In a study published in July in Arthritis Care and Research, researchers determined the FRS for a group of newly diagnosed psoriatic arthritis patients, and compared that to the actual rate of cardiovascular disease that developed in these patients. About 125 patients were included in the study, and the average age of participants was 43. Researchers determined the FRS of the group, and tracked actual cardiovascular outcomes, by analyzing patients’ medical records.
The actual rate of cardiovascular disease was nearly double what the FRS predicted, researchers reported.
According to the FRS, patients’ average risk of developing cardiovascular disease in the 10 years following diagnosis was 9.7 percent, researchers reported. But the actual rate of cardiovascular disease during that same time period was 17 percent. To put it another way, FRS scores predicted that 10 people in the group would develop cardiovascular disease. But in reality, 18 people developed cardiovascular disease, researchers reported.

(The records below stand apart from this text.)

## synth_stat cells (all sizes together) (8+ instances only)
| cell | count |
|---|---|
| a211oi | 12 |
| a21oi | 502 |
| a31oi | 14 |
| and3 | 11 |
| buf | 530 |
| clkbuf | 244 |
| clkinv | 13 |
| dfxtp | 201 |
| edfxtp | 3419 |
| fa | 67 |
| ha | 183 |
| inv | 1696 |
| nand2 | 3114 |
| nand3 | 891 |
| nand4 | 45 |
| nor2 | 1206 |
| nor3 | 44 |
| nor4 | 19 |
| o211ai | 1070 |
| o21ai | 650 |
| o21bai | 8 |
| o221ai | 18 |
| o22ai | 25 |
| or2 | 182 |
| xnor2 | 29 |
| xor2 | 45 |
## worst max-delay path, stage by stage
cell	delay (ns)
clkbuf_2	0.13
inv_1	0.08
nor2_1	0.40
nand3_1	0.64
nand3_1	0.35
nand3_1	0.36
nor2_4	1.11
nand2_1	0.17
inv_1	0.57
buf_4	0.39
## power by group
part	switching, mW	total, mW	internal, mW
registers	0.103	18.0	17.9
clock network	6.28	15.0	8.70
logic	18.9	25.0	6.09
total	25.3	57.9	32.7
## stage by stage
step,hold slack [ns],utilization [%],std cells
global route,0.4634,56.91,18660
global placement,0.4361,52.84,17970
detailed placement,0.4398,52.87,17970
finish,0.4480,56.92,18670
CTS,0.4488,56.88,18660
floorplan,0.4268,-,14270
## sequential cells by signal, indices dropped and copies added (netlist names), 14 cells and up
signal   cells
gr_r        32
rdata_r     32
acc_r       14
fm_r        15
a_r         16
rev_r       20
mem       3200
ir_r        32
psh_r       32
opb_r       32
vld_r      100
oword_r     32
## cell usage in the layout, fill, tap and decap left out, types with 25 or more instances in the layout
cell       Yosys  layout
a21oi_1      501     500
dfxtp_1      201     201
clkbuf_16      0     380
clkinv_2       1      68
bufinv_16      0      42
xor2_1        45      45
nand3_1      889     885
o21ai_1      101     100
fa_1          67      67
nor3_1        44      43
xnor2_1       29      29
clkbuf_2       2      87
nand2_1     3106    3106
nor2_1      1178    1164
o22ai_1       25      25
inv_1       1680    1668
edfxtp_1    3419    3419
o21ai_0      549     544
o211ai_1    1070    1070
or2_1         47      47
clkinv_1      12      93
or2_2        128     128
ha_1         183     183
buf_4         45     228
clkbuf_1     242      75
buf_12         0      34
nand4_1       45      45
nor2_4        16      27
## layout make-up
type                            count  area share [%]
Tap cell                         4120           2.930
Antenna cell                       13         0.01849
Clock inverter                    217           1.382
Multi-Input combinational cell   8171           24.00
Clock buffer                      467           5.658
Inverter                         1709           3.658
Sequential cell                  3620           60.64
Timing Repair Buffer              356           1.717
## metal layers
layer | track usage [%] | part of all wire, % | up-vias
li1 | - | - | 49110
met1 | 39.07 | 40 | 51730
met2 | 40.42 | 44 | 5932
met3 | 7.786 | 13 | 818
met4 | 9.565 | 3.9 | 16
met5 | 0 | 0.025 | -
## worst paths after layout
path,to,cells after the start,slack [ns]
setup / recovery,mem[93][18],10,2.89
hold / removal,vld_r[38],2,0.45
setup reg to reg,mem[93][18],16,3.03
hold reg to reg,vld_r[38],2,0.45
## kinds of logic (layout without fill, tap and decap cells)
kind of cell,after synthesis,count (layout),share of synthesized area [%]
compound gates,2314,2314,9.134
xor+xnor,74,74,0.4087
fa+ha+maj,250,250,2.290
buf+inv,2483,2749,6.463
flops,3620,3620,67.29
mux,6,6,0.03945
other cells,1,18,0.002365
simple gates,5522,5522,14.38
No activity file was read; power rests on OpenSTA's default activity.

This study is just the latest piece of evidence that many measurements of cardiovascular risk, such as the FRS or the SCORE tool, which is used in Europe, underestimate the risk of cardiovascular disease in people with psoriatic arthritis, according to Dr. Elaine Husni, a rheumatologist at the Cleveland Clinic and a member of the National Psoriasis Foundation Medical Board.

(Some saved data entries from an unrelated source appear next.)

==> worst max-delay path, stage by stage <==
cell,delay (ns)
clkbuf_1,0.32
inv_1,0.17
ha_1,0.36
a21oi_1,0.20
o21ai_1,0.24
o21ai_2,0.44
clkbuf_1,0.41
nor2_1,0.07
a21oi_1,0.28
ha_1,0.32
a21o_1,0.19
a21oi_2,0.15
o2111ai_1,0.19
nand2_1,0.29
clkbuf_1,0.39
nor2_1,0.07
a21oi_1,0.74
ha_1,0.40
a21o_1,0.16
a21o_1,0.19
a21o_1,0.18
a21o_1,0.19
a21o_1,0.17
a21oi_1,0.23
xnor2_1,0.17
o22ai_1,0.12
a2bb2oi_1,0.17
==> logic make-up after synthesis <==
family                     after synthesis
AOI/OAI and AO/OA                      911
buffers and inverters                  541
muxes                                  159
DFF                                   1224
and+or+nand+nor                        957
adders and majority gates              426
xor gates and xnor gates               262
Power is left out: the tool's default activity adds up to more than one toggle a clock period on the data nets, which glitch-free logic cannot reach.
$ cat src/flat_wrapper.sv
// flat-port wrapper written by rule: the top's interface ports become plain ports
module sorted_priority_queue_top_flat 
  (clk_i, rst_ni, in_i_valid, in_i_opcode, in_i_data_value, in_i_priority_value, in_i_ready, out_o_valid, out_o_status, out_o_removed_data, out_o_removed_priority, out_o_entry_count, out_o_ready);
  spq_in_if in_i_i ();
  spq_out_if out_o_i ();
  input  logic clk_i;
  input  logic rst_ni;
  input wire logic [$bits(in_i_i.valid)-1:0] in_i_valid;
  input wire logic [$bits(in_i_i.opcode)-1:0] in_i_opcode;
  input wire logic [$bits(in_i_i.data_value)-1:0] in_i_data_value;
  input wire logic [$bits(in_i_i.priority_value)-1:0] in_i_priority_value;
  output wire logic [$bits(in_i_i.ready)-1:0] in_i_ready;
  output wire logic [$bits(out_o_i.valid)-1:0] out_o_valid;
  output wire logic [$bits(out_o_i.status)-1:0] out_o_status;
  output wire logic [$bits(out_o_i.removed_data)-1:0] out_o_removed_data;
  output wire logic [$bits(out_o_i.removed_priority)-1:0] out_o_removed_priority;
  output wire logic [$bits(out_o_i.entry_count)-1:0] out_o_entry_count;
  input wire logic [$bits(out_o_i.ready)-1:0] out_o_ready;
  assign in_i_i.valid = in_i_valid;
  assign in_i_i.opcode = in_i_opcode;
  assign in_i_i.data_value = in_i_data_value;
  assign in_i_i.priority_value = in_i_priority_value;
  assign in_i_ready = in_i_i.ready;
  assign out_o_valid = out_o_i.valid;
  assign out_o_status = out_o_i.status;
  assign out_o_removed_data = out_o_i.removed_data;
  assign out_o_removed_priority = out_o_i.removed_priority;
  assign out_o_entry_count = out_o_i.entry_count;
  assign out_o_i.ready = out_o_ready;
  sorted_priority_queue_top u_core (.clk_i(clk_i), .rst_ni(rst_ni), .in_i(in_i_i), .out_o(out_o_i));
endmodule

“All patients with inflammatory arthritis, whether it be rheumatoid arthritis or psoriatic arthritis, have an increased risk of cardiovascular disease,” Husni said. “Not everyone is going to get a heart attack who has psoriatic arthritis. But the chances are higher when you have it."
Currently, doctors don’t have a good way to determine cardiovascular risk in psoriatic arthritis patients, Husni said. Until a better screening tool is developed, she recommends that patients work with their doctors to determine their risk, and take steps to reduce it.
“At the Cleveland Clinic, we refer all of our inflammatory arthritis patients to a preventive cardiology department,” she said. If patients don’t have a preventive cardiologist in their area, they can also see their primary care physician.
Patients should check for traditional risk factors like weight, blood pressure and cholesterol levels, Husni said. Once they know their risk level, they can take any needed steps to reduce it, ranging from diet and exercise changes to medication use, she said.
Newer tests, such as blood tests and special imaging techniques, may also be used in some patients to help determine cardiovascular risk, Husni said.